→ **ASSIGNMENT**
Gather every line in the records below that contains the word "OrderLastMsb".

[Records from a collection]
┏━━

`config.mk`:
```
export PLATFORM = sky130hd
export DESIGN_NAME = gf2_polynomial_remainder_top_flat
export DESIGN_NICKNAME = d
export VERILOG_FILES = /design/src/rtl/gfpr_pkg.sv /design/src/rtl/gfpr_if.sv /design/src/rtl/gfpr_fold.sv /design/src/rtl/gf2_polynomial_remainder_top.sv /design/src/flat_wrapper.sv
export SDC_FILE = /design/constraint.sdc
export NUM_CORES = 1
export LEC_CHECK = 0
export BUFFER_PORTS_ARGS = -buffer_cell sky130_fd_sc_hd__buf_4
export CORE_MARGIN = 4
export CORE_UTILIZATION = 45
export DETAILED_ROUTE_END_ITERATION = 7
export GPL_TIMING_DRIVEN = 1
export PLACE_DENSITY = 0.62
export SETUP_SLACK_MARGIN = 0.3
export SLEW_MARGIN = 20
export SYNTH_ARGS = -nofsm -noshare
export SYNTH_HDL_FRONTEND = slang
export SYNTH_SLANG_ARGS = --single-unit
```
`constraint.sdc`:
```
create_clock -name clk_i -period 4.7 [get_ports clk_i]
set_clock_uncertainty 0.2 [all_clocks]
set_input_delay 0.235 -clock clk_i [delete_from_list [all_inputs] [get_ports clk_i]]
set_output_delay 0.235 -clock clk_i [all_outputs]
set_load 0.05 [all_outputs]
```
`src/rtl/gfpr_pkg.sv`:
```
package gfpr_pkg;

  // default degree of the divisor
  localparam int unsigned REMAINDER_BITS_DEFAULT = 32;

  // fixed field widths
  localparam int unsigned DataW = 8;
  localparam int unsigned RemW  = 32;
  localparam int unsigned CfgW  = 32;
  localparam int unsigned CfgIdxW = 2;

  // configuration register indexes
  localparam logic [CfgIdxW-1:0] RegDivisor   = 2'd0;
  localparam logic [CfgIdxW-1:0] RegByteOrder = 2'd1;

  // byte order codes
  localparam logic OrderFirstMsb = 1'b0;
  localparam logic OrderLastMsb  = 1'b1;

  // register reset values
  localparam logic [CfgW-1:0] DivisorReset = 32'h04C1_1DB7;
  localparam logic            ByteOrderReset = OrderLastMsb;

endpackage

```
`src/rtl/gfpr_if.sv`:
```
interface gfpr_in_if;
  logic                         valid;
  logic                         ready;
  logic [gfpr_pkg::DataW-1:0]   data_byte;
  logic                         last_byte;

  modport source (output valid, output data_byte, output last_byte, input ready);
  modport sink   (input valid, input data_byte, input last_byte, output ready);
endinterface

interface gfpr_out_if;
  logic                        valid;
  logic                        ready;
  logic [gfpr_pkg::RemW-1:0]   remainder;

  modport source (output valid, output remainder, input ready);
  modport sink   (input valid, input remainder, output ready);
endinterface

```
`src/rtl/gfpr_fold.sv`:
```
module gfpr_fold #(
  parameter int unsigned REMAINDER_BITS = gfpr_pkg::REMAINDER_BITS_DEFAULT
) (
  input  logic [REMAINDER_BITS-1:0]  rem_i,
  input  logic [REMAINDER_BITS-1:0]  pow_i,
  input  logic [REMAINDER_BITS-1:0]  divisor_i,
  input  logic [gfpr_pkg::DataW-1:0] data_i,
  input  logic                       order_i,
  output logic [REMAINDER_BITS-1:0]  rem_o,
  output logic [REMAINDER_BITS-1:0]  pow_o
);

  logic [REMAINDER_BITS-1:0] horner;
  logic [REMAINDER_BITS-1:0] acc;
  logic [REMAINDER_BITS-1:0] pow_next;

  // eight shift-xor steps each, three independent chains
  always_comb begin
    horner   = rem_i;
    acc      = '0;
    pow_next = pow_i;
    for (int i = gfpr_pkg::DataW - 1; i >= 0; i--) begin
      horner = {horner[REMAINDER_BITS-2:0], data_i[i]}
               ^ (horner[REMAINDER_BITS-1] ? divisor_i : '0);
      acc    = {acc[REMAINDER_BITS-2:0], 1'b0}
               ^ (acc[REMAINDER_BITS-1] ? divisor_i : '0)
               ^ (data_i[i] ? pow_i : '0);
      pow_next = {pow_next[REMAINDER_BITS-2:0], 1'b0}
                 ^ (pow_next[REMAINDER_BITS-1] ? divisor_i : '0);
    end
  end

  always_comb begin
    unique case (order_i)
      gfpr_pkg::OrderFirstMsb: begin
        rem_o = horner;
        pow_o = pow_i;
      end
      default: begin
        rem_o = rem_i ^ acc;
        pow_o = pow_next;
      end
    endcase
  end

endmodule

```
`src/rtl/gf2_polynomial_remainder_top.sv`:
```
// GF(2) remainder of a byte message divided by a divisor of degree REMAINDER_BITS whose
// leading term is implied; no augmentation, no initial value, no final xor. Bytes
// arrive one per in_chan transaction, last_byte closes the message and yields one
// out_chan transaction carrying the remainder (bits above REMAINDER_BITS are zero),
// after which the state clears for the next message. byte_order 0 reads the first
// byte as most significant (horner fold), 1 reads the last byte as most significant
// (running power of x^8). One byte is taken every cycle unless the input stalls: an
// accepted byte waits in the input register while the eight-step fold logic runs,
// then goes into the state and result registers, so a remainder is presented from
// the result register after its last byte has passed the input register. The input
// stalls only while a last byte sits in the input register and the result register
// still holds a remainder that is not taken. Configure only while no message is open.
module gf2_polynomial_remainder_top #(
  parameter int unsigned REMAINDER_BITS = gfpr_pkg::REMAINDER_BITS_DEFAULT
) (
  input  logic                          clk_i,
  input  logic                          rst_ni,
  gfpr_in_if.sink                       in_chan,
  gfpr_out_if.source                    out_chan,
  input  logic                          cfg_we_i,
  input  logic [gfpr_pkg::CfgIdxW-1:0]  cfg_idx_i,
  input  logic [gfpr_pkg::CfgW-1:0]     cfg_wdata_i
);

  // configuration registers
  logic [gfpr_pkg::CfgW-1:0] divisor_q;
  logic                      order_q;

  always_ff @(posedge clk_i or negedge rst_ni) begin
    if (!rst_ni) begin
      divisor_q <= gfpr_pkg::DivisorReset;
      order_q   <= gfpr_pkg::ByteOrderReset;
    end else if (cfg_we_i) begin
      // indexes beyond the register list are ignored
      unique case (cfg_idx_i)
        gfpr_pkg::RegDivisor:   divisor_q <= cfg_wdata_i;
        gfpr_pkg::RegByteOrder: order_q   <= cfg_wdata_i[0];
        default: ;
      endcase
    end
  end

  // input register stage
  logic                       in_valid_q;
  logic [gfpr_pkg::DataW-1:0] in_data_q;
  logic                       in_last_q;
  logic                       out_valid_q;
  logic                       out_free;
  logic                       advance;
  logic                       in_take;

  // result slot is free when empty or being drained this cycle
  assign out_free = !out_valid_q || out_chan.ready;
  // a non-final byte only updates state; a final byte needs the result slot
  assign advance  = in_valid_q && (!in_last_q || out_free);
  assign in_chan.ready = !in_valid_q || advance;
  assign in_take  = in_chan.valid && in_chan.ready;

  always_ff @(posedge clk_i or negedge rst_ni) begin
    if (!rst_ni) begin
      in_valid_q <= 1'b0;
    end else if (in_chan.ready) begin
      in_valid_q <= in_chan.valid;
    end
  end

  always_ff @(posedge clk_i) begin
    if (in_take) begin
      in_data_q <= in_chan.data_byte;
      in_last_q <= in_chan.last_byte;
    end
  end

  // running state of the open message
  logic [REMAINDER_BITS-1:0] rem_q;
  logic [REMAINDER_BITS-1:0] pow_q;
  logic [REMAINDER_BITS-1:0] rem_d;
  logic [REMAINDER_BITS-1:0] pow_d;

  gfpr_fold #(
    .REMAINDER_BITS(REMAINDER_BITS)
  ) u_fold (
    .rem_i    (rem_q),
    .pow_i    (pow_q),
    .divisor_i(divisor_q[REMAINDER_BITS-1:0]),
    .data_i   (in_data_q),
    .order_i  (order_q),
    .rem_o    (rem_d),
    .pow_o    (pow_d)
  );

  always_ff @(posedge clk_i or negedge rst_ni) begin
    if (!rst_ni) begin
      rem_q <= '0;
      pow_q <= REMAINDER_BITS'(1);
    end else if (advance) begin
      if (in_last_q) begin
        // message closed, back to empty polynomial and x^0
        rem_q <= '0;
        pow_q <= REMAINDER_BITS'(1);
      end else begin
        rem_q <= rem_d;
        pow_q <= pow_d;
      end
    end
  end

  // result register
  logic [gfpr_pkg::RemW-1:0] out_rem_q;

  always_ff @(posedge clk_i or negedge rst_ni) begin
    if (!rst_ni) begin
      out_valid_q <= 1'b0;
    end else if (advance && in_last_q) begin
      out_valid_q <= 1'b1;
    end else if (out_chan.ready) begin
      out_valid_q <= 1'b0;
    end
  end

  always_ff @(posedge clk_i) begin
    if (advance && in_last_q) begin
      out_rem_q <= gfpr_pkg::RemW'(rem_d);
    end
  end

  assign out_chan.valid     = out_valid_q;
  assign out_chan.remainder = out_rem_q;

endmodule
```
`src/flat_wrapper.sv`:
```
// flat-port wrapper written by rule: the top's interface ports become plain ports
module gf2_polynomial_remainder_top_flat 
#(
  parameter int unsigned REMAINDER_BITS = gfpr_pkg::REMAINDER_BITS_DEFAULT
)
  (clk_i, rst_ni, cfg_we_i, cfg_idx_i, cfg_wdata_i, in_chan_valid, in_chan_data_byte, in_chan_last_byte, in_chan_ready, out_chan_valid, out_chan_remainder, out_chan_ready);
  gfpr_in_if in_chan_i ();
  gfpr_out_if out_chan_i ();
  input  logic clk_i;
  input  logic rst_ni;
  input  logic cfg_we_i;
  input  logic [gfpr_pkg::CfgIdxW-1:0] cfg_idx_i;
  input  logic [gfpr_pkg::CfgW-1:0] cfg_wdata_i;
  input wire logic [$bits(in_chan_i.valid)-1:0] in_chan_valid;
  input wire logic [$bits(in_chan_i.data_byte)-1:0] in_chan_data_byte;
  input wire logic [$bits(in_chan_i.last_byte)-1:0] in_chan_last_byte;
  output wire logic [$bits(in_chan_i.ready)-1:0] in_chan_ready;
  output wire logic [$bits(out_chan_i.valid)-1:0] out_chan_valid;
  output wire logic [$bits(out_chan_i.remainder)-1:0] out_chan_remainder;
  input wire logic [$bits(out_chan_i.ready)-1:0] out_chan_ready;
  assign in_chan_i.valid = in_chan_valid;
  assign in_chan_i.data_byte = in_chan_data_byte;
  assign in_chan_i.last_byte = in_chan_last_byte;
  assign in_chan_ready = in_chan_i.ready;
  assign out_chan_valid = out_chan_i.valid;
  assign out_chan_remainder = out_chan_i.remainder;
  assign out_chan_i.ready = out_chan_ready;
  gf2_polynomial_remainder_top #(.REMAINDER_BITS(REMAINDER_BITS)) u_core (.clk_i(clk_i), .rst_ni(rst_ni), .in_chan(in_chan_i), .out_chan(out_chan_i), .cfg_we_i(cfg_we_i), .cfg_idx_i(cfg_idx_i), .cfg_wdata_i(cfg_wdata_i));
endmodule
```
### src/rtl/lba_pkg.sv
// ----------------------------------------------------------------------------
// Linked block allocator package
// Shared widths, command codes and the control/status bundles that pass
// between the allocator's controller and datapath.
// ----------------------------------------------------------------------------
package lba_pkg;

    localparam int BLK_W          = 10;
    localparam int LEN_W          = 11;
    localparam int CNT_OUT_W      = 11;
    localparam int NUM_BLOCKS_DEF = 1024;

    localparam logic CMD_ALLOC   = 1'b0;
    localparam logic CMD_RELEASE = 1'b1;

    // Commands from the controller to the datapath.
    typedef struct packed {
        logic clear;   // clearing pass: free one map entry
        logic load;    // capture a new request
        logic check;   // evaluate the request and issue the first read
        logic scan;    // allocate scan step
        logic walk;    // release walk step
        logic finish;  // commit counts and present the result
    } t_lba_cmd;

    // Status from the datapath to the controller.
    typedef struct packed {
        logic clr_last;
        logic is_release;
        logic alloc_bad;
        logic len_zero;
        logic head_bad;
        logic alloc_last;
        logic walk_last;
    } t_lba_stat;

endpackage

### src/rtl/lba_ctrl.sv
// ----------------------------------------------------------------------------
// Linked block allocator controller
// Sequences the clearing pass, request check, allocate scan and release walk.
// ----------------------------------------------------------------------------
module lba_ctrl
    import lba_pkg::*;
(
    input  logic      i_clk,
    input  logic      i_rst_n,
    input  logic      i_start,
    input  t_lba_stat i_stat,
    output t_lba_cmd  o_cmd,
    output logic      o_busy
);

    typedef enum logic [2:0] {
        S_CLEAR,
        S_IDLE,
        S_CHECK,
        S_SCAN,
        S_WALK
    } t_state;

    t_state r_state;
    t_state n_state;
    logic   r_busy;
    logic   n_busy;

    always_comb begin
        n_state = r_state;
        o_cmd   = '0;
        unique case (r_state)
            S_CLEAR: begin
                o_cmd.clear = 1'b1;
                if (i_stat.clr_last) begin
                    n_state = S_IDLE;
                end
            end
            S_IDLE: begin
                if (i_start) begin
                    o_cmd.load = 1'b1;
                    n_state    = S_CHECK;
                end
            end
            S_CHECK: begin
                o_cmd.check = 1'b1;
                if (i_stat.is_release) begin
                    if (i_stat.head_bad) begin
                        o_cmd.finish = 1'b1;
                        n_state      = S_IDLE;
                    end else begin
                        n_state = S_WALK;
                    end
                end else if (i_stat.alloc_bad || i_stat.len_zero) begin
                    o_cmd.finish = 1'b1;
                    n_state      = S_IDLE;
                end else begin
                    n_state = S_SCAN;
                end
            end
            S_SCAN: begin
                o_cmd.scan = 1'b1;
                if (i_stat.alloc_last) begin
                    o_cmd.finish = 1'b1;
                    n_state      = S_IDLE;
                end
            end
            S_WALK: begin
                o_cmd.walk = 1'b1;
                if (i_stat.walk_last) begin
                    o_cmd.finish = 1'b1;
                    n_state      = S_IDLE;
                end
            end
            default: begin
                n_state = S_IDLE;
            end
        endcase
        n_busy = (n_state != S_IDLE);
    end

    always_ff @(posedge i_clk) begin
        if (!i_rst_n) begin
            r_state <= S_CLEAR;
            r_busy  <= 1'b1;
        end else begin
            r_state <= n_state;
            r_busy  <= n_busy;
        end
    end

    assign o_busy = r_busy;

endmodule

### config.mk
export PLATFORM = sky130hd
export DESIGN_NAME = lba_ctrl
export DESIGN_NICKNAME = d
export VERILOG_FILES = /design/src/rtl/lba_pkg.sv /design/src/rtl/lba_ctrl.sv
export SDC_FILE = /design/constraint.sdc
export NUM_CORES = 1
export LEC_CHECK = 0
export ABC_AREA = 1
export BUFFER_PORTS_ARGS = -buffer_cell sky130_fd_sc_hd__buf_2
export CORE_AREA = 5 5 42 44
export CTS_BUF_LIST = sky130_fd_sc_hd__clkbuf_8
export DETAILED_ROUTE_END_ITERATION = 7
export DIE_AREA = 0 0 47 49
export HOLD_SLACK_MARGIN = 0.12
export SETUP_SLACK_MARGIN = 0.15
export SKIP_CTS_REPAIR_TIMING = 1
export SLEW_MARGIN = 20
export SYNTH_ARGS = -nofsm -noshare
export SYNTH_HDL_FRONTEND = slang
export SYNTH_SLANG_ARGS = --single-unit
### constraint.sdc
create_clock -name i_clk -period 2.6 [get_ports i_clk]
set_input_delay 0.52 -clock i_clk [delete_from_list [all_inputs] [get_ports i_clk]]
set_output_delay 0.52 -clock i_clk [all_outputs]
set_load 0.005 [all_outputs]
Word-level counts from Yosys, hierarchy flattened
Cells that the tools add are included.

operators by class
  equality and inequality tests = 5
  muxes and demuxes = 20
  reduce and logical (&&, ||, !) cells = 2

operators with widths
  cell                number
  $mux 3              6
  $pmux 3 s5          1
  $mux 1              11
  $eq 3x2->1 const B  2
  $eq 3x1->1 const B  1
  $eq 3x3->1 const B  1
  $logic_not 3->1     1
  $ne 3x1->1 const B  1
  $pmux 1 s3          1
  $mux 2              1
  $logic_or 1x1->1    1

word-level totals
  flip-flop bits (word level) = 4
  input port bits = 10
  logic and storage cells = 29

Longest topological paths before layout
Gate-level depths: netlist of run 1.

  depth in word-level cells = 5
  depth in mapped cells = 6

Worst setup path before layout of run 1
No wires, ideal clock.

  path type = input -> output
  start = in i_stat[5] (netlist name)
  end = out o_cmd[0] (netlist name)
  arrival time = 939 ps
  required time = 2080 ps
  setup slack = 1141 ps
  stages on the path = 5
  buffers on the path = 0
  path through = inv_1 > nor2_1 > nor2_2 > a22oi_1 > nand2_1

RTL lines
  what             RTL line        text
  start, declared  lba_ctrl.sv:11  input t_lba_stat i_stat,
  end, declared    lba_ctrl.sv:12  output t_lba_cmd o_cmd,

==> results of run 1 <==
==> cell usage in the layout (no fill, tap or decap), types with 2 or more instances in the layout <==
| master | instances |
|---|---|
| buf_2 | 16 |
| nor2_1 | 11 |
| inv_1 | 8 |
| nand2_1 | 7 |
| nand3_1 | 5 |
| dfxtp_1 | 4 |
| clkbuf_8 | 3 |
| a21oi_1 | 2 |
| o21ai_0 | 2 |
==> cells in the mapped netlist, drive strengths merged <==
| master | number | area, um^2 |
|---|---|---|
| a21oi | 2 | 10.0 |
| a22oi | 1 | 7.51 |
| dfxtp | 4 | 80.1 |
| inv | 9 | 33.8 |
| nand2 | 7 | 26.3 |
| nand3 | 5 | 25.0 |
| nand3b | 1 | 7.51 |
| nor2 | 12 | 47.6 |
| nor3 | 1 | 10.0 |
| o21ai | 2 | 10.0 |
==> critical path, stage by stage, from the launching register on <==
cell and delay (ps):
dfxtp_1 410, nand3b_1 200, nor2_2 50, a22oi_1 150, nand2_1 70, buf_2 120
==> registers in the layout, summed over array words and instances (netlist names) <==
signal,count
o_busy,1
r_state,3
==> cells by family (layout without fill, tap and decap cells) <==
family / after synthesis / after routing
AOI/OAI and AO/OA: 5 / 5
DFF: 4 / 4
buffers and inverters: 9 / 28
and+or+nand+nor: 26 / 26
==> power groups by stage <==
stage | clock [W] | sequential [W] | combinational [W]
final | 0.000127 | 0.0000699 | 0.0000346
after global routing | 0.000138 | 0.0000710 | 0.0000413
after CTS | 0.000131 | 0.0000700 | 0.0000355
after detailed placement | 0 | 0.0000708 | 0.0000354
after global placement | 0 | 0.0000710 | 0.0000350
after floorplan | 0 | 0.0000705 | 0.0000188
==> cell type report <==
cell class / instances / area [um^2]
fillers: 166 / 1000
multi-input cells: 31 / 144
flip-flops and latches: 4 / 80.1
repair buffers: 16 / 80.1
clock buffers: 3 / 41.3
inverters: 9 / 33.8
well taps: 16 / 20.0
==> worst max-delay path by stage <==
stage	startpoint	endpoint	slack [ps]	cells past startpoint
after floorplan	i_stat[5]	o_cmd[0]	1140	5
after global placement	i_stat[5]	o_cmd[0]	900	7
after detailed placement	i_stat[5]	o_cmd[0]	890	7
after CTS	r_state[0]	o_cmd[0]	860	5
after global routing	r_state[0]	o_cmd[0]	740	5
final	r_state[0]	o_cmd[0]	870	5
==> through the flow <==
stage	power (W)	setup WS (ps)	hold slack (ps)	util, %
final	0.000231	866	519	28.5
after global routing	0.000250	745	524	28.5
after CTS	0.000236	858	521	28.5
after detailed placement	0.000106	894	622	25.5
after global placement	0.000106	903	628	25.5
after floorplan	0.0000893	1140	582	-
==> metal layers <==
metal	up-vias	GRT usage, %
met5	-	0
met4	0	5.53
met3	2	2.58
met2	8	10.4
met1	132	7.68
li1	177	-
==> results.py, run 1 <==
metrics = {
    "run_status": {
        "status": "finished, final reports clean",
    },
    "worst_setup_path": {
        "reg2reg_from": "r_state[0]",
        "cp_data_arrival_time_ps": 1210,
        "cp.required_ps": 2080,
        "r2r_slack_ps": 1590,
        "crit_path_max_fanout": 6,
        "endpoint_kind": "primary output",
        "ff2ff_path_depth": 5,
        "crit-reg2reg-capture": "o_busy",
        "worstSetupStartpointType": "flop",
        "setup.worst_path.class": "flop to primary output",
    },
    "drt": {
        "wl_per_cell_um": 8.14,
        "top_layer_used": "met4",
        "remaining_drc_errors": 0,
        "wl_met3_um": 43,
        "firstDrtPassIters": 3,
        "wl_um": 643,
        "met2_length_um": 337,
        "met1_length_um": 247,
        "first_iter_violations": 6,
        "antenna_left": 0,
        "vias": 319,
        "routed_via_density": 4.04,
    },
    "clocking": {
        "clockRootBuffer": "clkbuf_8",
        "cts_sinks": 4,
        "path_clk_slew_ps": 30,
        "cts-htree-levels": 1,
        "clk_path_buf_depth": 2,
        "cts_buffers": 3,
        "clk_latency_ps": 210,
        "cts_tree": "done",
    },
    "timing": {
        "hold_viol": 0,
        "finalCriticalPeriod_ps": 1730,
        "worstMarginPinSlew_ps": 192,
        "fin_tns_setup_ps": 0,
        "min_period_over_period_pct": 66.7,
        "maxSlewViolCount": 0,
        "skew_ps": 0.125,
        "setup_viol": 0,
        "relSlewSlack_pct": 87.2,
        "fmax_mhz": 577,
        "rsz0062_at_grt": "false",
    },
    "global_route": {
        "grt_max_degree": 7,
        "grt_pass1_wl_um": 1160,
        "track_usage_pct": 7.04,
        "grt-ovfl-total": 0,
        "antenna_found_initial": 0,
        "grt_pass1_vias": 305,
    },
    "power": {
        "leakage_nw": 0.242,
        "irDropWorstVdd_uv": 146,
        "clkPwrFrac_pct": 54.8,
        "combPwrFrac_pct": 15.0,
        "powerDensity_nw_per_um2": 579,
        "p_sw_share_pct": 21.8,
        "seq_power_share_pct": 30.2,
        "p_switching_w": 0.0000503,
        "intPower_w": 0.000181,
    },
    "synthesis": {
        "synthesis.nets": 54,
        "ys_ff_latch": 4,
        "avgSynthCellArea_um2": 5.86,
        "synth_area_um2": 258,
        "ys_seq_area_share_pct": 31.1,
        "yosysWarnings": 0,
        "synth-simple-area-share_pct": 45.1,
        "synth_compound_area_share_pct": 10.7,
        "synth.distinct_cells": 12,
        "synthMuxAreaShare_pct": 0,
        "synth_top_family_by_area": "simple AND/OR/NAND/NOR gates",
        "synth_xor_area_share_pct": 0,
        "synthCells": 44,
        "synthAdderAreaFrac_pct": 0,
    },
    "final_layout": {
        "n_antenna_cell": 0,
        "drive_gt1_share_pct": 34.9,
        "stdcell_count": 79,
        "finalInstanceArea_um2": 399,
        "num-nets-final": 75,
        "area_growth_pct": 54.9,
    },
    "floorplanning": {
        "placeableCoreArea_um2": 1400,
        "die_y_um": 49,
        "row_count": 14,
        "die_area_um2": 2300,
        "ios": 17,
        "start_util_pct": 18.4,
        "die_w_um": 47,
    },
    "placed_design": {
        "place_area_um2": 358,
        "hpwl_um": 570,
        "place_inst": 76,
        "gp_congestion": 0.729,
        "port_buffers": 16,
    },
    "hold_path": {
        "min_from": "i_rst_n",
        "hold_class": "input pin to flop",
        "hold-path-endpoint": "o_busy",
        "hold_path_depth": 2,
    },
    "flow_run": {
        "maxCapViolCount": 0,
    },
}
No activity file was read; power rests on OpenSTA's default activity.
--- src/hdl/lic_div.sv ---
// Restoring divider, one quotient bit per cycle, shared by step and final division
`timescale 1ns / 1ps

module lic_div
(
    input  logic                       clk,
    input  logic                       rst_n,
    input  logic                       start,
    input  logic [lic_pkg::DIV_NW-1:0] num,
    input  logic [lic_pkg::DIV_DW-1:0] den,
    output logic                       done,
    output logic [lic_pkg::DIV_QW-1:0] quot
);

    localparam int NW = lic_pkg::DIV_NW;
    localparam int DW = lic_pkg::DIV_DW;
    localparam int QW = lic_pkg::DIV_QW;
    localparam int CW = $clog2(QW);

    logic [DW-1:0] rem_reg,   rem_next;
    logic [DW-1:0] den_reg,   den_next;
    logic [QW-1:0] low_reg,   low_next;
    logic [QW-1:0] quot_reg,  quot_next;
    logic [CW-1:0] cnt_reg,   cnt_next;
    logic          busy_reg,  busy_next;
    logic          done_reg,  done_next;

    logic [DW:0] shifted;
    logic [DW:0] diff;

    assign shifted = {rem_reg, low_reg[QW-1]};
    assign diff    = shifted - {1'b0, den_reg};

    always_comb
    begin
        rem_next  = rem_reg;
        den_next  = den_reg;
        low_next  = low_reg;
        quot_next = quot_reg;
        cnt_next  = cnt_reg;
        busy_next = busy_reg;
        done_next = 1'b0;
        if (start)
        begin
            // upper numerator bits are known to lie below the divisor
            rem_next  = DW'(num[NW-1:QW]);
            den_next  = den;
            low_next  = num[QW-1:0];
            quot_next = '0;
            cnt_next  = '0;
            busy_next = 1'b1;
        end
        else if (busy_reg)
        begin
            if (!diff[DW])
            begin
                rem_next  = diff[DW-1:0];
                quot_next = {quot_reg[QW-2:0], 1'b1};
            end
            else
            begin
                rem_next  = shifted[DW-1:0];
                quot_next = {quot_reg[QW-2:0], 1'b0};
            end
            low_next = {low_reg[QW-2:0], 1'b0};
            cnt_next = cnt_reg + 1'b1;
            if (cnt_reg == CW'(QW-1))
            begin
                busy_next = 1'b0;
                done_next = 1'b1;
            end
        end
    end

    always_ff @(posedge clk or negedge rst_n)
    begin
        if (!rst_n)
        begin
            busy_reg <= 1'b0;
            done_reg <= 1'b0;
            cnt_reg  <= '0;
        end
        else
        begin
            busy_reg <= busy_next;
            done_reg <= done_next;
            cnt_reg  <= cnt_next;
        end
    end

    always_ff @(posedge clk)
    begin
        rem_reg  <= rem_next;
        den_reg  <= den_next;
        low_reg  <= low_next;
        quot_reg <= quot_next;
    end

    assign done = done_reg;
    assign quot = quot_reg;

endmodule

┗━━

→ **RESULT OF THE TASK**
  localparam logic OrderLastMsb  = 1'b1;
  localparam logic            ByteOrderReset = OrderLastMsb;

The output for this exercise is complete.